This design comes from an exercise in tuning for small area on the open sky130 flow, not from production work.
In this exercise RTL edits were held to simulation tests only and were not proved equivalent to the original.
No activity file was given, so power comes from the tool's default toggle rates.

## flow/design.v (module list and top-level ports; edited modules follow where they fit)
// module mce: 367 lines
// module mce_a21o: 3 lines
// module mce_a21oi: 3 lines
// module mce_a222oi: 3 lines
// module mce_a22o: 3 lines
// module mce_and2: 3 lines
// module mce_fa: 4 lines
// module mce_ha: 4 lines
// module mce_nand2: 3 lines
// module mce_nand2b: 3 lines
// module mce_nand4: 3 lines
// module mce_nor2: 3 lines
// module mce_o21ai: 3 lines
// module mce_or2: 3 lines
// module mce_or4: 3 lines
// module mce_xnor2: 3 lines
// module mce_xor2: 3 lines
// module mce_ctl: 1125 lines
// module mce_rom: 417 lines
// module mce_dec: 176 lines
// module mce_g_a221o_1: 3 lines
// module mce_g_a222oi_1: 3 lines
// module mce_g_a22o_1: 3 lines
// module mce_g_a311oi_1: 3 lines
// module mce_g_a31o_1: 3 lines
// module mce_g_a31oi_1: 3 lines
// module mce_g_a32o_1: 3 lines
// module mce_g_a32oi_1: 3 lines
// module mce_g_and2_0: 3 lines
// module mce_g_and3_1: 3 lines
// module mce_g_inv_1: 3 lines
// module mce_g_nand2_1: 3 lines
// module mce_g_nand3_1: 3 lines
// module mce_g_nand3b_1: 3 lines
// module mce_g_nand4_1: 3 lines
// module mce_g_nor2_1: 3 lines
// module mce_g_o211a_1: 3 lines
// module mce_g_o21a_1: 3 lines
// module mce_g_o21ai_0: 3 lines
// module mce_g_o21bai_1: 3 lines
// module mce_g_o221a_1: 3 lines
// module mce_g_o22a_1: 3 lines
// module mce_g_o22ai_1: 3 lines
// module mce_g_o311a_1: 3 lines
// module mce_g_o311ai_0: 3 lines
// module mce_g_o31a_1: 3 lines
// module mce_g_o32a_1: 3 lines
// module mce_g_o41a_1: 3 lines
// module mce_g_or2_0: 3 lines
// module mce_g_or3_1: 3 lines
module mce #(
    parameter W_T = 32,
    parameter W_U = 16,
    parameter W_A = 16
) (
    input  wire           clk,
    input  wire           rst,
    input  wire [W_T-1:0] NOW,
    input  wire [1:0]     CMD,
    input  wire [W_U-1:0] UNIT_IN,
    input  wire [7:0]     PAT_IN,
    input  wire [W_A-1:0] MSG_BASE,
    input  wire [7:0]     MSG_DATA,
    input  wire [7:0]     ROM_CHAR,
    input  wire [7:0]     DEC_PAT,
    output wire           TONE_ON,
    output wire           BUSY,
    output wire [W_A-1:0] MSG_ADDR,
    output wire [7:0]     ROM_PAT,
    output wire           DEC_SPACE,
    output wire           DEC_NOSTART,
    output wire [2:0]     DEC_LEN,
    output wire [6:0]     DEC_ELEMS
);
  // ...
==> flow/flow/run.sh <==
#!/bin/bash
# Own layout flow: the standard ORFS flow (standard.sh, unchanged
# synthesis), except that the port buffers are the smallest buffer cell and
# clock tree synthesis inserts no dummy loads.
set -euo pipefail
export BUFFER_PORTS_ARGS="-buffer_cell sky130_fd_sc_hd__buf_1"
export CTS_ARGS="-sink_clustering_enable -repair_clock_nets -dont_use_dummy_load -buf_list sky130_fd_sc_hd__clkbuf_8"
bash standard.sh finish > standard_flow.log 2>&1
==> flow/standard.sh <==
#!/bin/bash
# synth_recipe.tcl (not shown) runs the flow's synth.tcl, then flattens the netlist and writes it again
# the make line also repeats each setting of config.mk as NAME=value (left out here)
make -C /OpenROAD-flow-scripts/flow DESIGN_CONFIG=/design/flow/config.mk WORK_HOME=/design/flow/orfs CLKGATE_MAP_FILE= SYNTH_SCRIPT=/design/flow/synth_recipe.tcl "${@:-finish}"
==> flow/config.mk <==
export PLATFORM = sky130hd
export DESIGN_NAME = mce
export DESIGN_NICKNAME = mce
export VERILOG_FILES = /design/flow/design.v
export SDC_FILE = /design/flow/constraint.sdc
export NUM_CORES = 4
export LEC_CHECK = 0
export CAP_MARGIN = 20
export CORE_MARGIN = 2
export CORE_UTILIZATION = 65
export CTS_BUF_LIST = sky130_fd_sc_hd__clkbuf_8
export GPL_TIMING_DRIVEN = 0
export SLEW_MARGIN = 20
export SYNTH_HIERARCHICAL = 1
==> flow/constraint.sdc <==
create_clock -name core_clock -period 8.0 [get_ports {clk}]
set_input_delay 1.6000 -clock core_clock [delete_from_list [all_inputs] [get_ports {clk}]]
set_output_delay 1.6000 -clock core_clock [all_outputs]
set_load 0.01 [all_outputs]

Goal of the exercise :: Reproduce each entry from the records above, character for character.

Exercise output ::
This design comes from an exercise in tuning for small area on the open sky130 flow, not from production work.
In this exercise RTL edits were held to simulation tests only and were not proved equivalent to the original.
No activity file was given, so power comes from the tool's default toggle rates.

## flow/design.v (module list and top-level ports; edited modules follow where they fit)
// module mce: 367 lines
// module mce_a21o: 3 lines
// module mce_a21oi: 3 lines
// module mce_a222oi: 3 lines
// module mce_a22o: 3 lines
// module mce_and2: 3 lines
// module mce_fa: 4 lines
// module mce_ha: 4 lines
// module mce_nand2: 3 lines
// module mce_nand2b: 3 lines
// module mce_nand4: 3 lines
// module mce_nor2: 3 lines
// module mce_o21ai: 3 lines
// module mce_or2: 3 lines
// module mce_or4: 3 lines
// module mce_xnor2: 3 lines
// module mce_xor2: 3 lines
// module mce_ctl: 1125 lines
// module mce_rom: 417 lines
// module mce_dec: 176 lines
// module mce_g_a221o_1: 3 lines
// module mce_g_a222oi_1: 3 lines
// module mce_g_a22o_1: 3 lines
// module mce_g_a311oi_1: 3 lines
// module mce_g_a31o_1: 3 lines
// module mce_g_a31oi_1: 3 lines
// module mce_g_a32o_1: 3 lines
// module mce_g_a32oi_1: 3 lines
// module mce_g_and2_0: 3 lines
// module mce_g_and3_1: 3 lines
// module mce_g_inv_1: 3 lines
// module mce_g_nand2_1: 3 lines
// module mce_g_nand3_1: 3 lines
// module mce_g_nand3b_1: 3 lines
// module mce_g_nand4_1: 3 lines
// module mce_g_nor2_1: 3 lines
// module mce_g_o211a_1: 3 lines
// module mce_g_o21a_1: 3 lines
// module mce_g_o21ai_0: 3 lines
// module mce_g_o21bai_1: 3 lines
// module mce_g_o221a_1: 3 lines
// module mce_g_o22a_1: 3 lines
// module mce_g_o22ai_1: 3 lines
// module mce_g_o311a_1: 3 lines
// module mce_g_o311ai_0: 3 lines
// module mce_g_o31a_1: 3 lines
// module mce_g_o32a_1: 3 lines
// module mce_g_o41a_1: 3 lines
// module mce_g_or2_0: 3 lines
// module mce_g_or3_1: 3 lines
module mce #(
    parameter W_T = 32,
    parameter W_U = 16,
    parameter W_A = 16
) (
    input  wire           clk,
    input  wire           rst,
    input  wire [W_T-1:0] NOW,
    input  wire [1:0]     CMD,
    input  wire [W_U-1:0] UNIT_IN,
    input  wire [7:0]     PAT_IN,
    input  wire [W_A-1:0] MSG_BASE,
    input  wire [7:0]     MSG_DATA,
    input  wire [7:0]     ROM_CHAR,
    input  wire [7:0]     DEC_PAT,
    output wire           TONE_ON,
    output wire           BUSY,
    output wire [W_A-1:0] MSG_ADDR,
    output wire [7:0]     ROM_PAT,
    output wire           DEC_SPACE,
    output wire           DEC_NOSTART,
    output wire [2:0]     DEC_LEN,
    output wire [6:0]     DEC_ELEMS
);
  // ...
==> flow/flow/run.sh <==
#!/bin/bash
# Own layout flow: the standard ORFS flow (standard.sh, unchanged
# synthesis), except that the port buffers are the smallest buffer cell and
# clock tree synthesis inserts no dummy loads.
set -euo pipefail
export BUFFER_PORTS_ARGS="-buffer_cell sky130_fd_sc_hd__buf_1"
export CTS_ARGS="-sink_clustering_enable -repair_clock_nets -dont_use_dummy_load -buf_list sky130_fd_sc_hd__clkbuf_8"
bash standard.sh finish > standard_flow.log 2>&1
==> flow/standard.sh <==
#!/bin/bash
# synth_recipe.tcl (not shown) runs the flow's synth.tcl, then flattens the netlist and writes it again
# the make line also repeats each setting of config.mk as NAME=value (left out here)
make -C /OpenROAD-flow-scripts/flow DESIGN_CONFIG=/design/flow/config.mk WORK_HOME=/design/flow/orfs CLKGATE_MAP_FILE= SYNTH_SCRIPT=/design/flow/synth_recipe.tcl "${@:-finish}"
==> flow/config.mk <==
export PLATFORM = sky130hd
export DESIGN_NAME = mce
export DESIGN_NICKNAME = mce
export VERILOG_FILES = /design/flow/design.v
export SDC_FILE = /design/flow/constraint.sdc
export NUM_CORES = 4
export LEC_CHECK = 0
export CAP_MARGIN = 20
export CORE_MARGIN = 2
export CORE_UTILIZATION = 65
export CTS_BUF_LIST = sky130_fd_sc_hd__clkbuf_8
export GPL_TIMING_DRIVEN = 0
export SLEW_MARGIN = 20
export SYNTH_HIERARCHICAL = 1
==> flow/constraint.sdc <==
create_clock -name core_clock -period 8.0 [get_ports {clk}]
set_input_delay 1.6000 -clock core_clock [delete_from_list [all_inputs] [get_ports {clk}]]
set_output_delay 1.6000 -clock core_clock [all_outputs]
set_load 0.01 [all_outputs]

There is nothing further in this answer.